November 05, 2021

Preservation Report: 44,629 Federally Assisted Homes Lost in 2020

BY Linda Couch

A joint report by the Public and Affordable Housing and Research Corporation and the National Low Income Housing Coalition, 2021 Picture of Preservation, provides a state of the nation for federally assisted affordable housing preservation.

Federally assisted rental homes play a crucial role in the social safety net by making housing affordable to the lowest income families and comprise 10% of the nation’s rental housing stock.  Federally assisted homes represent 13 – 15% of the Northeast’s rental stock compared to 7 -8% of the West’s rental stock.

Preservation risks, stemming from expiring affordability restrictions, underfunding, or disrepair put federally assisted rental homes at risk of being lost from the affordable housing stock

Preservation risks, or the factors that increase the likelihood that federally assisted rental homes are lost from the affordable rental stock, fall into three general buckets, the report says:

Exit Risk: Expiration or termination of affordability restrictions.

Affordability restrictions are set to expire for 312,446 (6%) federally assisted rental homes by the end of 2025. Low Income Housing Tax Credit and project-based Section 8 currently account for most of these homes (44% and 42%, respectively). The report cites numerous studies showing “properties in strong housing markets owned by profit-minded owners are at greater risk for converting to market-rate housing.” Nonrenewable subsidies, like expiring LIHTCs, assist 59% of federally assisted homes with affordability restrictions expiring in the next five years compared to 47% last year.

According to the report, 60% of federally assisted homes with expiring affordability restrictions demonstrate two or more preservation risk factors. “Risk factors include a lack of capital subsidies received in the past 20 years, for-profit ownership, a pre-1975 construction date, and failing Real Estate Assessment Center scores for project-based Section 8 homes,” the report says.

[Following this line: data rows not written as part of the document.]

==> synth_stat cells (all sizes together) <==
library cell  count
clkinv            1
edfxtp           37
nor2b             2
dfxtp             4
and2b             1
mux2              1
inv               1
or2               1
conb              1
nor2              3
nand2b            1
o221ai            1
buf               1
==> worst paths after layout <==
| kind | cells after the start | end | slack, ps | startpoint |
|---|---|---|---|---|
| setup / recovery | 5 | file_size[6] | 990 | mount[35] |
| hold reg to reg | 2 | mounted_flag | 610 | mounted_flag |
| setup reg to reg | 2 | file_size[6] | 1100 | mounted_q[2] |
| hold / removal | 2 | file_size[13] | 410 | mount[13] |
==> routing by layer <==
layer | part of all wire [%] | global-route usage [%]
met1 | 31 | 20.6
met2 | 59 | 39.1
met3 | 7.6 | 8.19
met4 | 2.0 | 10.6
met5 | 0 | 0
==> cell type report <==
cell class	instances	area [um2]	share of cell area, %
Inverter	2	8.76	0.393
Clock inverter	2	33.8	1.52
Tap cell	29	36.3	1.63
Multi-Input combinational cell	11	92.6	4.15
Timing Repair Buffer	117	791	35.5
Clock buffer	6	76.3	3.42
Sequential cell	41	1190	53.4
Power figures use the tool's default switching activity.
### config.mk
export PLATFORM = sky130hd
export DESIGN_NAME = disk_request
export DESIGN_NICKNAME = d
export VERILOG_FILES = /design/src/disk_bridge_pkg.sv /design/src/disk_request.sv
export VERILOG_INCLUDE_DIRS = /design/src
export SDC_FILE = /design/constraint.sdc
export NUM_CORES = 1
export LEC_CHECK = 0
export ABC_AREA = 1
export BUFFER_PORTS_ARGS = -buffer_cell sky130_fd_sc_hd__buf_4
export CAP_MARGIN = 20
export CORE_MARGIN = 3
export CORE_UTILIZATION = 45
export DETAILED_ROUTE_END_ITERATION = 10
export GPL_TIMING_DRIVEN = 0
export PLACE_DENSITY = 0.83
export SLEW_MARGIN = 40
export SYNTH_ARGS = -nofsm -noshare
export SYNTH_HDL_FRONTEND = slang
export SYNTH_SLANG_ARGS = --single-unit
### constraint.sdc
create_clock -name clk_sys -period 1.6 [get_ports clk_sys]
set_input_delay 0 -clock clk_sys [delete_from_list [all_inputs] [get_ports clk_sys]]
set_output_delay 0 -clock clk_sys [all_outputs]
set_load 0.1 [all_outputs]
### src/disk_bridge_settings.svh
/*
 * Disk bridge settings
 * Bus and buffer widths, register map and the file numbers
 * reported for each drive slot
 */

`ifndef DISK_BRIDGE_SETTINGS_SVH
`define DISK_BRIDGE_SETTINGS_SVH

// Wishbone side
`define DISK_WB_ADR_W 2
`define DISK_WB_DAT_W 32

// Sector buffer and drive slots
`define DISK_BUF_AW 9
`define DISK_SLOTS 3

// Register map
`define DISK_REG_CTRL 2'd0
`define DISK_REG_STATUS 2'd1
`define DISK_REG_DATA 2'd2
`define DISK_REG_PTR_CLR 2'd3

// File number reported when a slot gets mounted
`define DISK_FILENO_SLOT0 3'd0
`define DISK_FILENO_SLOT1 3'd1
`define DISK_FILENO_SLOT2 3'd4

`endif

### src/disk_bridge_pkg.sv
/*
 * Disk bridge types
 * Control and status words, the shared DATA word and the host-side bundles
 */

`include "disk_bridge_settings.svh"

package disk_bridge_pkg;

	// Control register, lba_sel sits in bit 0
	typedef struct packed {
		logic [2:0] drv_num;
		logic       block_wr;
		logic       block_rd;
		logic       lba_sel;
	} disk_ctrl_t;

	// Status register, io_done sits in bit 0
	typedef struct packed {
		logic       readonly;
		logic [1:0] filetype;
		logic [2:0] fileno;
		logic       mounted;
		logic       io_done;
	} disk_status_t;

	typedef struct packed {
		logic [23:0] pad;
		logic [7:0]  data;
	} data_byte_t;

	// DATA register write value, LBA or buffer byte depending on lba_sel
	typedef union packed {
		logic [31:0] lba;
		data_byte_t  buf_byte;
	} data_word_u;

	typedef struct packed {
		logic [`DISK_SLOTS-1:0] rd;
		logic [`DISK_SLOTS-1:0] wr;
		logic [31:0]            lba;
	} sd_req_t;

	typedef struct packed {
		logic [`DISK_BUF_AW-1:0] addr;
		logic [7:0]              data;
		logic                    wr;
	} host_buf_t;

	typedef struct packed {
		logic [`DISK_SLOTS-1:0] mounted;
		logic                   readonly;
		logic [1:0]             file_type;
		logic [31:0]            size;
	} mount_info_t;

endpackage

### src/disk_request.sv
/*
 * Block request generator
 * Raises read and write requests per drive slot on control edges,
 * clears them on acknowledge and tracks io_done
 */

`timescale 1ns/1ps
`include "disk_bridge_settings.svh"

module disk_request (
	input  logic                        clk_sys,
	input  logic                        areset,
	input  disk_bridge_pkg::disk_ctrl_t ctrl,
	input  disk_bridge_pkg::data_word_u data_word,
	input  logic                        lba_load,
	input  logic [`DISK_SLOTS-1:0]      sd_ack,
	output disk_bridge_pkg::sd_req_t    sd_req,
	output logic                        io_done
);

	logic                   block_rd_q;
	logic                   block_wr_q;
	logic                   ack_any_q;
	logic                   ack_any;
	logic [1:0]             slot;
	logic [`DISK_SLOTS-1:0] slot_mask;
	logic [`DISK_SLOTS-1:0] req_rd;
	logic [`DISK_SLOTS-1:0] req_wr;
	logic [31:0]            lba_q;

	// Drive number bits 2 and 0 pick the slot, 3 maps to nothing
	assign slot      = {ctrl.drv_num[2], ctrl.drv_num[0]};
	assign slot_mask = (slot < 2'(`DISK_SLOTS)) ? `DISK_SLOTS'(1) << slot : '0;
	assign ack_any   = |sd_ack;

	always_ff @(posedge clk_sys) begin
		if (areset) begin
			block_rd_q <= 1'b0;
			block_wr_q <= 1'b0;
			ack_any_q  <= 1'b0;
			req_rd     <= '0;
			req_wr     <= '0;
			io_done    <= 1'b1;
		end else begin
			block_rd_q <= ctrl.block_rd;
			block_wr_q <= ctrl.block_wr;
			ack_any_q  <= ack_any;
			if (ctrl.block_rd && !block_rd_q) begin
				req_rd  <= req_rd | slot_mask;
				io_done <= 1'b0;
			end
			if (ctrl.block_wr && !block_wr_q) begin
				req_wr  <= req_wr | slot_mask;
				io_done <= 1'b0;
			end
			// Acknowledge wins over a new request edge
			if (ack_any) begin
				req_rd <= '0;
				req_wr <= '0;
			end
			if (ack_any_q && !ack_any) begin
				io_done <= 1'b1;
			end
		end
	end

	always_ff @(posedge clk_sys) begin
		if (lba_load) begin
			lba_q <= data_word.lba;
		end
	end

	assign sd_req = '{rd: req_rd, wr: req_wr, lba: lba_q};

endmodule

==> impl_metrics.ini <==
[run_status]
status = finished clean

[floorplanning]
initial_core_util_pct = 48.7
dieArea_sq_um = 3760
die_y_microns = 61.3
core_region_area_sq_um = 2830
die_w_microns = 61.3
num_rows = 19
boundaryPins = 83

[logic_synthesis]
synth_cells = 83
syn_area_sq_um = 1380
seq_area_frac_synth_pct = 84.4
ys_seq_elements = 42
syn-num-nets = 127
yosys_warnings = 0
postSynthAreaPerCell_sq_um = 16.6
synth_cell_types = 11

[critical_path]
arrival_ns = 1.67
crit_required_ns = 1.87
r2r_cells = 3
r2r-start = block_wr_q
cp_max_fo = 6
start_kind = primary input
path_class = in2reg
r2r_end = req_wr[0]
regToRegSetupSlack_ns = 0.80
end_kind = flip-flop

[routing]
first_pass_iters = 4
drt.antenna.violating_nets = 0
drtIter0Drc = 33
routed_wl_mm = 4.23
wire_per_inst_microns = 17.3
vias_per_cell = 4.72
num_vias = 1152
route.detailed.drc = 0

[hold_path]
hold_path.class = in2reg
holdPathEnd = lba_q[14]
whs_path_depth = 1
holdCritStartpoint = lba_load

[sta]
final_max_slew_viol_count = 0
finClkSkew_ns = 0.0156
worst_pin_slew_ns = 0.404
setup_viol = 0
rsz0062_at_grt = no
layout_setup_ws_ns = 0.200
finalHoldViolations = 0
fin_tns_setup_ns = 0
max_freq_ghz = 0.714
min_period_over_period_pct = 87.5
relSlewSlack_pct = 73.1
fin_crit_ns = 1.40

[clocking]
clkSlewWorstSetupHoldPaths_ns = 0.13
htree_levels = 2
cts_sinks = 42
cts-buffers-inserted = 5
cts_tree = done
insertion_delay_ns = 0.34
clockBufferDepth = 2
cts_root_buf = clkbuf_4

[layout]
final.fill_count = 125
drive_gt1_share_pct = 45.5
area_growth_pct = 81.0
n_antenna_cell = 0
nets = 256

[place]
dp_hpwl_mm = 2.19
pre_cts_slack_ns = 0.848
port_buffers = 80
gp_congestion = 0.692

[global_routing]
grt_use_total_pct = 23.5
grt_overflow = 0
grt_antenna_before_repair = 0
grt_pass1_wl_mm = 5.78
grt_pass1_vias = 1217
grt_max_degree = 33

[power_and_ir_drop]
peakVddDrop_mv = 0.686
powerDensity_nw_per_um2 = 1050
p_total_mw = 2.61
p_leak_nw = 1.07

[job]
max_cap_violations = 0
[metal layers]
metal / share of wire (%) / wire (microns) / up-vias / GRT usage, %
li1: - / - / 537 / -
met1: 36 / 1520 / 524 / 23.6
met2: 51 / 2180 / 81 / 42.3
met3: 10 / 438 / 10 / 8.81
met4: 2.1 / 89 / 0 / 11.5
met5: 0 / 0 / - / 0
[worst max path at each step]
stage,from,end,cells after the start
after floorplan,req_rd[0],req_rd[0],2
after global placement,block_wr_q,req_wr[1],3
after detailed placement,block_wr_q,req_wr[0],3
after CTS,sd_ack[2],req_rd[1],6
after global routing,sd_ack[2],req_rd[1],6
final,sd_ack[2],req_rd[1],6
[repair_timing]
action / in CTS / in global routing
endpoints found under the hold margin: 42 / 0
hold buffers: 42 / 0
setup endpoints to repair: 0 / 0
buffers inserted: 0 / 0
gates resized for setup: 0 / 0
[cell usage after synthesis (all sizes together)]
master	n	area share [%]
edfxtp	32	70
inv	14	3.8
dfxtp	10	15
nand2	8	2.2
nor2	8	3.1
a21oi	7	4.2
nand3	4	2.4
[kinds of logic after synthesis]
kind of cell / count (synthesis) / share of synthesized area [%]
simple gates: 20 / 7.64
compound gates: 7 / 4.18
flops: 42 / 84.4
buf+inv: 14 / 3.82
[power by group]
group | internal, mW | switching (mW) | leakage, nW | total (mW)
logic | 0.222 | 0.601 | 0.647 | 0.823
clock network | 0.173 | 0.331 | 0.0322 | 0.504
registers | 1.25 | 0.0275 | 0.395 | 1.28
[placed cells by master, fill, tap and decap left out, drive strengths merged]
master / instances
a21oi: 7
dlygate4sd3: 42
nor2: 8
clkbuf: 6
nand3: 4
clkinv: 2
dfxtp: 10
inv: 14
buf: 80
nand2: 8
edfxtp: 32
[final cells by class]
type                       count  area [sq um]  share of cell area, %
inverter                      14          52.6                   2.11
sequential                    42          1160                   46.6
tap                           31          38.8                   1.56
timing repair buffer         122          1020                   41.0
clock inverter                 2          13.8                  0.552
multi-input combinational     27           163                   6.53
clock buffer                   6          41.3                   1.66
[registers in the layout, indices dropped and copies added (netlist names)]
register	flops
ack_any_q	1
req_rd	3
req_wr	3
block_wr_q	1
io_done	1
lba_q	32
block_rd_q	1
[through the flow]
stage / std cells / hold slack (ns) / util, % / instance area (sq um)
floorplan: 83 / 0.0691 / - / 1380
global placement: 194 / 0.178 / 71.3 / 2020
detailed placement: 194 / 0.179 / 71.3 / 2020
CTS: 244 / 0.0950 / 88.1 / 2490
global route: 244 / 0.0821 / 88.1 / 2490
finish: 244 / 0.0971 / 88.1 / 2490
[critical path, cell delays in order]
cell	delay [ns]
dlygate4sd3_1	0.54
buf_4	0.14
nor2_4	0.06
dlygate4sd3_1	0.64
nand3_4	0.15
a21oi_2	0.14
Note: power is estimated with default switching activity, not from simulation.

Depreciation Risk: declining financial or physical condition of properties.

Because federally-assisted homes rely on thin margins that require a mix of sufficient, ongoing operating subsidy and capital investments, “these properties can fall into disrepair if costs or rental income deviate from projections or if appropriated funding is inadequate,” the report says. Poor property conditions and foreclosure resulted in the loss of more than 250,000 public housing and project-based Section 8 homes since 1996, the report says.

Compounding the loss of affordable housing through depreciation risk is the fact that comprehensive housing quality data isn’t available for the Low Income Housing Tax Credit and USDA Section 515 programs. Meanwhile, 72% of Section 515 assisted homes and 23% of LIHTC assisted homes are older than 20 years and likely require capital investment to keep up with routine maintenance.

Appropriations Risk: Insufficient congressional funding.

As federally-subsidized owners and stakeholders know, and the report points out, “Affordable housing requires continual investment in operating assistance and subsequent capital subsidies to prevent its loss through exit or depreciation.”

The report also looks at the federally-subsidized housing lost in 2020 and estimates that 44,629 federally assisted homes were lost that year. Of these, the report says, 38% were lost when affordability restrictions were terminated early (most within the Low Income Housing Tax Credit program), 33% because their affordability restrictions expired in 2020, 23% from units in the public housing inventory likely lost through disposition, and 7% where units had no change in subsidies but the number of assisted units were reduced.

“Preservation is essential for any realistic approach to protecting the lowest-income renters and expanding the supply of affordable housing for them. Preservation mitigates displacement and housing instability for current tenants, prevents the loss of difficult-to-replace affordable housing, reverses disinvestment from distressed communities, presents an opportunity to reduce greenhouse gas emissions through energy retrofitting, and prevents the further decline of the already limited federally subsidized housing stock,” the report says.

The National Housing Preservation Database (NHPD), used to develop much of the data in the report, was created by the Public and Affordable Housing Research Corporation (PAHRC) and the National Low Income Housing Coalition (NLIHC) in 2011 in an effort to provide communities with the information they need to effectively preserve their stock of public and affordable housing. The database provides over 5,000 users access, including LeadingAge staff, to de-duplicated information on federally assisted housing inventory across the U.S. at no cost.